Regarding second part of question, I don't know what actual types would be. But frankly speaking, how often do you care what collection implementation is? Especially taking into account that such collections are expected to be relatively small (with all values typed by a developer). Anyway, in those rare cases when you do care, just don't use this simplified syntax and do the job yourself.
I think one of the reasons, is that of( ... )
will generate an unchecked warning if you would try to populate it with instances of generic objects.
The reason, ...
expands to a java array, and java arrays do not like generic instances.
Here is an example from the spec that deals with this specific issue:
List<List<Integer>> pascalsTriangle =
[[1],
[1, 1],
[1, 2, 1],
[1, 3, 3, 1],
[1, 4, 6, 4, 1]]
There is currently no way to initialize this variable in this concise manner and without unchecked warning.
Not mentioned above is the simplicity of collections of collections. Lets say you want a constant to store the currency names and values of different countries.

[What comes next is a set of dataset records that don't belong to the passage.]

===== config.mk =====
export PLATFORM = sky130hd
export DESIGN_NAME = mrd_rdx5_feed_flat
export DESIGN_NICKNAME = d
export VERILOG_FILES = /design/src/rtl/mrd_rdx5_feed_if.sv /design/src/rtl/mrd_rdx5_feed.sv /design/src/flat_wrapper.sv
export SDC_FILE = /design/constraint.sdc
export NUM_CORES = 1
export LEC_CHECK = 0
export ABC_AREA = 1
export CELL_PAD_IN_SITES_DETAIL_PLACEMENT = 1
export CELL_PAD_IN_SITES_GLOBAL_PLACEMENT = 1
export CORE_ASPECT_RATIO = 0.7
export CORE_MARGIN = 8
export CORE_UTILIZATION = 43
export DETAILED_ROUTE_END_ITERATION = 8
export HOLD_SLACK_MARGIN = 0.15
export MAX_ROUTING_LAYER = met4
export PLACE_DENSITY = 0.92
export SYNTH_ARGS = -nofsm -noshare
export SYNTH_HDL_FRONTEND = slang
export SYNTH_SLANG_ARGS = --single-unit

===== constraint.sdc =====
create_clock -name clk -period 3.3 [get_ports clk]
set_input_delay 0.66 -clock clk [delete_from_list [all_inputs] [get_ports clk]]
set_output_delay 0.66 -clock clk [all_outputs]
set_load 0.03 [all_outputs]

===== src/rtl/mrd_rdx5_feed_if.sv =====
// mrd_rdx5_feed_if: serial sample input and parallel 5-point group output of the radix-5 feeder
interface mrd_rdx5_feed_if;
  logic in_val;
  logic in_sop;
  logic signed [17:0] din_real;
  logic signed [17:0] din_imag;
  logic [3:0] exp_in;
  logic out_val;
  logic signed [17:0] dout_real [0:4];
  logic signed [17:0] dout_imag [0:4];
  logic [1:0] margin_out;
  logic [3:0] exp_out;
  logic seq_err;
  modport master (
    output in_val, in_sop, din_real, din_imag, exp_in,
    input out_val, dout_real, dout_imag, margin_out, exp_out, seq_err
  );
  modport slave (
    input in_val, in_sop, din_real, din_imag, exp_in,
    output out_val, dout_real, dout_imag, margin_out, exp_out, seq_err
  );
endinterface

// Currency devisions by country, and their various names
Map<String,Map<Float,List<String>>> CURRENCIES =
{ "US" : { 1 : ["dollar","buck"],
0.25 : ["quarter"],
0.10 : ["dime"],
0.05 : ["nickel"],
0.01 : ["penny"] },
"UK" : { 1 : ["pound"],
1.05 ["guinea"],
0.125 : ["half crown"],
0.05 : ["shilling","bob"],
0.025 : ["sixpence"] }
};
I have pack an enormous amount of data in twelve extremely legible lines. Had I used ArrayList.of
(ten times) and some similar map constructor (four times, with ten Map.EntryPair!), the function calls would have bloated the code and made it significantly harder to read.
While it is definitely in the domain of syntactic sugar, this is the #1 feature I'm looking forward to in Java 7 (if it ever gets out).
Just to clarify one point - they did not "invent new syntax".
I'm not 100% sure where the original idea came from, but using "[]" to denote lists and "{}" to denote maps exists in Perl (where those are used in building array refs and hash refs).
There's no "set" in perl strictly speaking but the most idiomatic implementation of a set is a map (map set member to 1), so "{}" also fits.
So Perl would say exactly the same things as you listed as:
$fruits = [ "Apple", "Mango", "Guava" ]; # Creates array reference
$flowers = { "Rose" => 1, "Daisy" => 1, "Chrysanthemum" => 1 };
# or { map {$_=>1} ("Rose", "Daisy", "Chrysanthemum"))
$hindiNums = { 1 => "Ek", 2 => "Do", 3 => "Teen" };
I'm not saying the above came from Perl, of course, but it is consistent with at least one other language and thus possibly with a wider use.